Edinburgh Food Studio

158 Dalkeith Road, Edinburgh

0131 258 0758

Dinner: £42

Food rating: 9/10

I’VE been meaning to visit Edinburgh Food Studio for ages. It’s not a conventional restaurant and by far and away Edinburgh’s most exciting food development, a crowdfunded restaurant and research hub that aims to combine culinary arts and sciences with conviviality and fun. The people at the stove, Ben Reade and his partner, Sashana Souza Zanella, have eclectic CVs that ooze food cred. Reade trained at Ballymaloe Cook School in Ireland, did a degree at Slow Food’s University in Piedmont, led the planning for superstar Danish chef René Redzepi’s "Mad" (food) symposium. Souza Zanella is an anthropologist and chef from Montreal. Together they generate more fizzing creative energy than a flagon of explosively fermented kombucha.

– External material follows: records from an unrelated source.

<file path="src/rtl/toggle_burst_sched.sv">
// Round-robin burst scheduler: the granted requester receives a burst of N toggles
// on sig1 (rising-edge domain), mirrored half a cycle later on sig2 (falling-edge domain).
module toggle_burst_sched #(
  parameter int NREQ = 4,
  parameter int CW   = 8
) (
  input  logic                      clk,
  input  logic                      rst,
  input  logic [NREQ-1:0]           req,
  input  logic [NREQ*CW-1:0]        len,
  output logic [NREQ-1:0]           gnt,
  output logic [$clog2(NREQ)-1:0]   owner,
  output logic                      busy,
  output logic                      done,
  output logic                      sig1,
  output logic                      sig2
);

  localparam int OW = $clog2(NREQ);

  typedef enum logic [1:0] {S_IDLE, S_RUN, S_DONE} state_t;

  state_t          r_state;
  logic [NREQ-1:0] r_gnt;
  logic [OW-1:0]   r_owner;
  logic [OW-1:0]   r_last;
  logic [CW-1:0]   r_cnt;
  logic            r_busy;
  logic            r_done;
  logic            r_tog_en;
  logic            r_sig1;
  logic            r_sig2;

  logic [CW-1:0]   w_len [NREQ];
  logic [OW-1:0]   w_win;
  logic            w_any;

  generate
    for (genvar gi = 0; gi < NREQ; gi++) begin : g_len
      assign w_len[gi] = len[gi*CW +: CW];
    end
  endgenerate

  // Round-robin search beginning one past the previous grantee.
  always_comb begin : arb
    logic [OW:0] idx;
    logic        found;
    idx   = '0;
    found = 1'b0;
    w_win = '0;
    w_any = |req;
    for (int k = 1; k <= NREQ; k++) begin
      idx = {1'b0, r_last} + (OW+1)'(k);
      if (idx >= (OW+1)'(NREQ)) idx = idx - (OW+1)'(NREQ);
      if (!found && req[idx[OW-1:0]]) begin
        found = 1'b1;
        w_win = idx[OW-1:0];
      end
    end
  end

  always_ff @(posedge clk) begin
    if (rst) begin
      r_state  <= S_IDLE;
      r_gnt    <= '0;
      r_owner  <= '0;
      r_last   <= OW'(NREQ-1);
      r_cnt    <= '0;
      r_busy   <= 1'b0;
      r_done   <= 1'b0;
      r_tog_en <= 1'b0;
      r_sig1   <= 1'b0;
    end else begin
      r_done <= 1'b0;
      case (r_state)
        S_IDLE: begin
          if (w_any) begin
            r_gnt   <= {{(NREQ-1){1'b0}}, 1'b1} << w_win;
            r_owner <= w_win;
            r_last  <= w_win;
            r_cnt   <= w_len[w_win];
            r_busy  <= 1'b1;
            r_state <= S_RUN;
          end
        end
        S_RUN: begin
          if (r_cnt != '0) begin
            r_sig1   <= ~r_sig1;
            r_cnt    <= r_cnt - 1'b1;
            r_tog_en <= 1'b1;
          end else begin
            r_tog_en <= 1'b0;
            r_state  <= S_DONE;
          end
        end
        S_DONE: begin
          r_done  <= 1'b1;
          r_gnt   <= '0;
          r_busy  <= 1'b0;
          r_state <= S_IDLE;
        end
        default: r_state <= S_IDLE;
      endcase
    end
  end

  // Falling-edge follower: each registered toggle enable produces one sig2 edge.
  always_ff @(negedge clk) begin
    if (rst) r_sig2 <= 1'b1;
    else if (r_tog_en) r_sig2 <= ~r_sig2;
  end

  assign gnt   = r_gnt;
  assign owner = r_owner;
  assign busy  = r_busy;
  assign done  = r_done;
  assign sig1  = r_sig1;
  assign sig2  = r_sig2;

endmodule

</file>
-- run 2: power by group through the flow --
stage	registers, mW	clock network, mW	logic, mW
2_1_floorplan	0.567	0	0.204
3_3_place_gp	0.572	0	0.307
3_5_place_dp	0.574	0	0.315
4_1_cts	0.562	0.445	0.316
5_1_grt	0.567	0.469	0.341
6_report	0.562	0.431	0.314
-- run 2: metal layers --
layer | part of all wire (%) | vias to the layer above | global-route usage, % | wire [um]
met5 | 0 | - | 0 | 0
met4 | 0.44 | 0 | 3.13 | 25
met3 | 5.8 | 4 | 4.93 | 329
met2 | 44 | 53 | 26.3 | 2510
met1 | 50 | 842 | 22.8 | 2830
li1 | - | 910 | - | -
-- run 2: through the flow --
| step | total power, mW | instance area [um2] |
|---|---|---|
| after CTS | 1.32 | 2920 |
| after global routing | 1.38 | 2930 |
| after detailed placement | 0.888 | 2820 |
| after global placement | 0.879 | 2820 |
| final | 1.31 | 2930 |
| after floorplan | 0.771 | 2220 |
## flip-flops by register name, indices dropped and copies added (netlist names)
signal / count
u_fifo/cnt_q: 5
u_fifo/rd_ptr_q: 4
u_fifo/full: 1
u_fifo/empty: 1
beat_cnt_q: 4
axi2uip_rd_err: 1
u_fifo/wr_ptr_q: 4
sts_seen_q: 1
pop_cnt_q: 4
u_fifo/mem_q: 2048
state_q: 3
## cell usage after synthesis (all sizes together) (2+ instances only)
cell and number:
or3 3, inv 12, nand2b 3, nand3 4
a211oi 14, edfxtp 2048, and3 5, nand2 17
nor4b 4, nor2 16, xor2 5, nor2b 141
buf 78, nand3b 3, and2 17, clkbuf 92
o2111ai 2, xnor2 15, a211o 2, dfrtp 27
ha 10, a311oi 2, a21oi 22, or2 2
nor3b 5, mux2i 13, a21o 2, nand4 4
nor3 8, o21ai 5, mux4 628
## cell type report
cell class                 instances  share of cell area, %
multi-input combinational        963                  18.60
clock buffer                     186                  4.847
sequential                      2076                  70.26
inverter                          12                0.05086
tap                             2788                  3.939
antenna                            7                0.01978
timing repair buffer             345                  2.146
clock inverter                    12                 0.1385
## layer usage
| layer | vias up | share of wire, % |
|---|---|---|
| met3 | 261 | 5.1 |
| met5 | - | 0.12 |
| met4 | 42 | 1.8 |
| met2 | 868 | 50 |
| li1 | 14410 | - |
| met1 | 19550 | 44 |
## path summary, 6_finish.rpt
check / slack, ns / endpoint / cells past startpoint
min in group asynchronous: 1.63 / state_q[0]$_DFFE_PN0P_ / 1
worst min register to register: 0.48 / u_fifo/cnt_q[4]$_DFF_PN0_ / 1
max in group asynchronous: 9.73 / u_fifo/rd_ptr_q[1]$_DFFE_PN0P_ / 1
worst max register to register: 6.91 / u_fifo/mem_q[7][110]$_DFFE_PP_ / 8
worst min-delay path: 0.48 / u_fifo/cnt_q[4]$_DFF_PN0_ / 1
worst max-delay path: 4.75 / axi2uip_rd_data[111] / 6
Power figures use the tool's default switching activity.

When I booked online I didn’t realise that I had signed up for one of the studio’s frequent collaborations with visiting chefs, but then I was relieved to hear that "it’s on nights like these that you experience our space in its purest form". That’s one of the fun things about this set-up: its randomness. So our packed-out dinner turns out to be a collaboration with two guest Hungarian chefs, Petra Tischler and Csilla Sybestyen, a set menu with Hungarian wines paired to each course. Somehow it’s liberating once you consent to serve yourself up for a food experiment – no agonising over choices.

We eat at refectory tables so close to fellow diners that it would be rude not to talk. Reade, tall, baritone-voiced, has the personality and confidence to host such planned extemporisation. Tischler talks us through the menu; Reade reminds us of the studio’s mission statement: keep food and drink interesting. Amen to that.

First up, sharp, lactic butter, made in-house, and a tangy sourdough bread made – beat this for one-upmanship – with flour that the studio has milled. Then there’s salty goose crackling that Tischler brought over from Hungary, the most exquisitely fatty, crisp imaginable, with crunchy rose-pink fermented pickle (some type of radish, I think), and dabs of creamy, sinus-clearing horseradish sauce.

Next we’re savouring "lecso", a vivid, cardinal red tomato soup with crunchy yellow pepper, transparent isosceles triangles of charred baby onion, and tiny salt-sweet, raisin-like sun-dried peppers with earthy paprika undertones, a tangle of crisply fried onions on top. I flag a little with the fleshy sea trout that tastes as if cooked in a salt crust on spinach purée scattered with lentils – this is a lot of eating – but rally when it comes to another main course-sized dish featuring Hungary’s celebrated pork breed, Mangalitza. There’s both lean and fatty meat, and once again some stunning crackling but it’s the accompanying buckwheat groats that steal the show for me, so nutty, and free from the glutinous quality that has dogged my own efforts.

My second stomach clicks into action for the two desserts, the first a mild, affable, lightly set, lemony semolina that’s eclipsed by the second, a rich confection of dark chocolate, ground poppy seeds in all their bitter minerality, and raspberries, served with the most exquisite red wine reduction. If this is Hungary’s answer to Black Forest cherry cake, I’m backing Hungary.

This is a collaborative dinner, so we can’t separate out the studio’s cooking from the guest chefs’. And that’s the joy of the place, one-off events that can never be replicated. However I sense Reade and Souza Zanella expressing themselves in the integrity and zeal with which they source their ingredients, the lengths they go to in preparing foods from scratch, their commitment to tracking down anything diverse, arcane, or overlooked, providing it’s edible. For all that our dinner has six courses, not including the sweet little heart-shaped ginger biscuit at the end, it’s fresh and healthy. Every dish is bright and beautiful, judiciously decorated with kitchen garden herbs, forager’s finds, and edible flowers. There’s not a scrap of pointless wadding to pad out the plate, every element earns its keep and has been intelligently thought through.

So, if we judge the studio solely as a restaurant, it’s a welcome flash of freethinking originality, the polar opposite of a copycat, play-safe restaurant, an exhilarating blast of creativity that stretches our gastronomic horizons.